Tate & Lyle to help fund health and nutrition research
Sugar processor Tate & Lyle has announced it will contribute £4.5M over five years to help research the link between health and nutrition.
The money will be used set up a new centre for research at King’s College London, which will be known as the Tate & Lyle Health Research Centre and include a clinical research facility and a carbohydrate nutrition research laboratory.
The aim of the research is to strengthen understanding of how carbohydrates can promote gut health and how different types of carbohydrate can reduce the risk of metabolic syndrome (associated with heart disease and type II diabetes.)
Tate & Lyle chief executive Iain Ferguson said: “By combining Tate & Lyle’s commercial experience in the food and beverage industry and King’s expertise in health and nutrition, we can share knowledge through the dissemination of our research, and ultimately bring new products to market.”
King’s College is currently researching, among other things, the effect of low glycaemic carbohydrates on metabolic syndrome and the use of prebiotic carbohydrates to promote gut health.

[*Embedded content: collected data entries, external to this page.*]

===== src/standby_regs.svh =====
`ifndef STANDBY_REGS_SVH
`define STANDBY_REGS_SVH

`define CLK_PERIOD_NS        50
// stop-to-snooze: longest wait per oscillator frequency select, rounded down
`define STOP_SNOOZE_F0_NS    65000
`define STOP_SNOOZE_F1_NS    135000
`define STOP_SNOOZE_F0_CYC   (`STOP_SNOOZE_F0_NS / `CLK_PERIOD_NS)
`define STOP_SNOOZE_F1_CYC   (`STOP_SNOOZE_F1_NS / `CLK_PERIOD_NS)
// snooze-to-normal: least time per speed mode, rounded up
`define SNOOZE_NORM_HS_NS    4990
`define SNOOZE_NORM_LS_NS    1100
`define SNOOZE_NORM_HS_CYC   ((`SNOOZE_NORM_HS_NS + `CLK_PERIOD_NS - 1) / `CLK_PERIOD_NS)
`define SNOOZE_NORM_LS_CYC   ((`SNOOZE_NORM_LS_NS + `CLK_PERIOD_NS - 1) / `CLK_PERIOD_NS)
`define EXTRA_VECTORED_CYC   7
`define EXTRA_PLAIN_CYC      1
`define RESET_VECTOR_ADDR    16'h0000

// controller register byte offsets
`define REG_CTRL             5'h00
`define REG_CONFIG           5'h04
`define REG_STATUS           5'h08
`define REG_IRQ_STAT         5'h0C
`define REG_IRQ_MASK         5'h10

// control register fields
`define CTRL_STOP_BIT        0
`define CTRL_SERIAL_SNZ_BIT  1
`define CTRL_ADC_SNZ_BIT     2
`define CTRL_VECTOR_BIT      3
`define CTRL_TIMERS_OFF_BIT  4
`define CTRL_CMP_FILTER_BIT  5
`define CTRL_RESET           8'h00

// config register fields
`define CFG_FREQ_SEL_BIT     0
`define CFG_WUT_CLK_BIT      1
`define CFG_HS_MODE_BIT      2
`define CFG_WDT_ON_BIT       3
`define CFG_WDT_STBY_BIT     4
`define CFG_CPU_FAST_OSC_BIT 5
`define CFG_RESET            8'h24

// event bits of the status and mask registers
`define EV_WOKE_BIT          0
`define EV_FALLBACK_BIT      1
`define EV_RESET_BIT         2
`define EV_REFUSED_BIT       3
`define EV_WIDTH             4

`endif


===== src/standby_pkg.sv =====
package standby_pkg;
  typedef enum logic [2:0] {
    MODE_RUN,
    MODE_STOP,
    MODE_TO_SNOOZE,
    MODE_SNOOZE,
    MODE_TO_NORMAL,
    MODE_RESET
  } mode_t;
endpackage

Tate& Lyle, meanwhile, is working on developing ingredient solutions under its Enrich service to enhance the nutritional benefit of food and beverages without compromising on taste. The solutions aim to address health issues such as gut health, satiety, paediatric health and vitamin and mineral enrichment.
Previous collaboration between the company and the college in the 1970s resulted in the development of the no calorie sweetener Splenda Sucralose.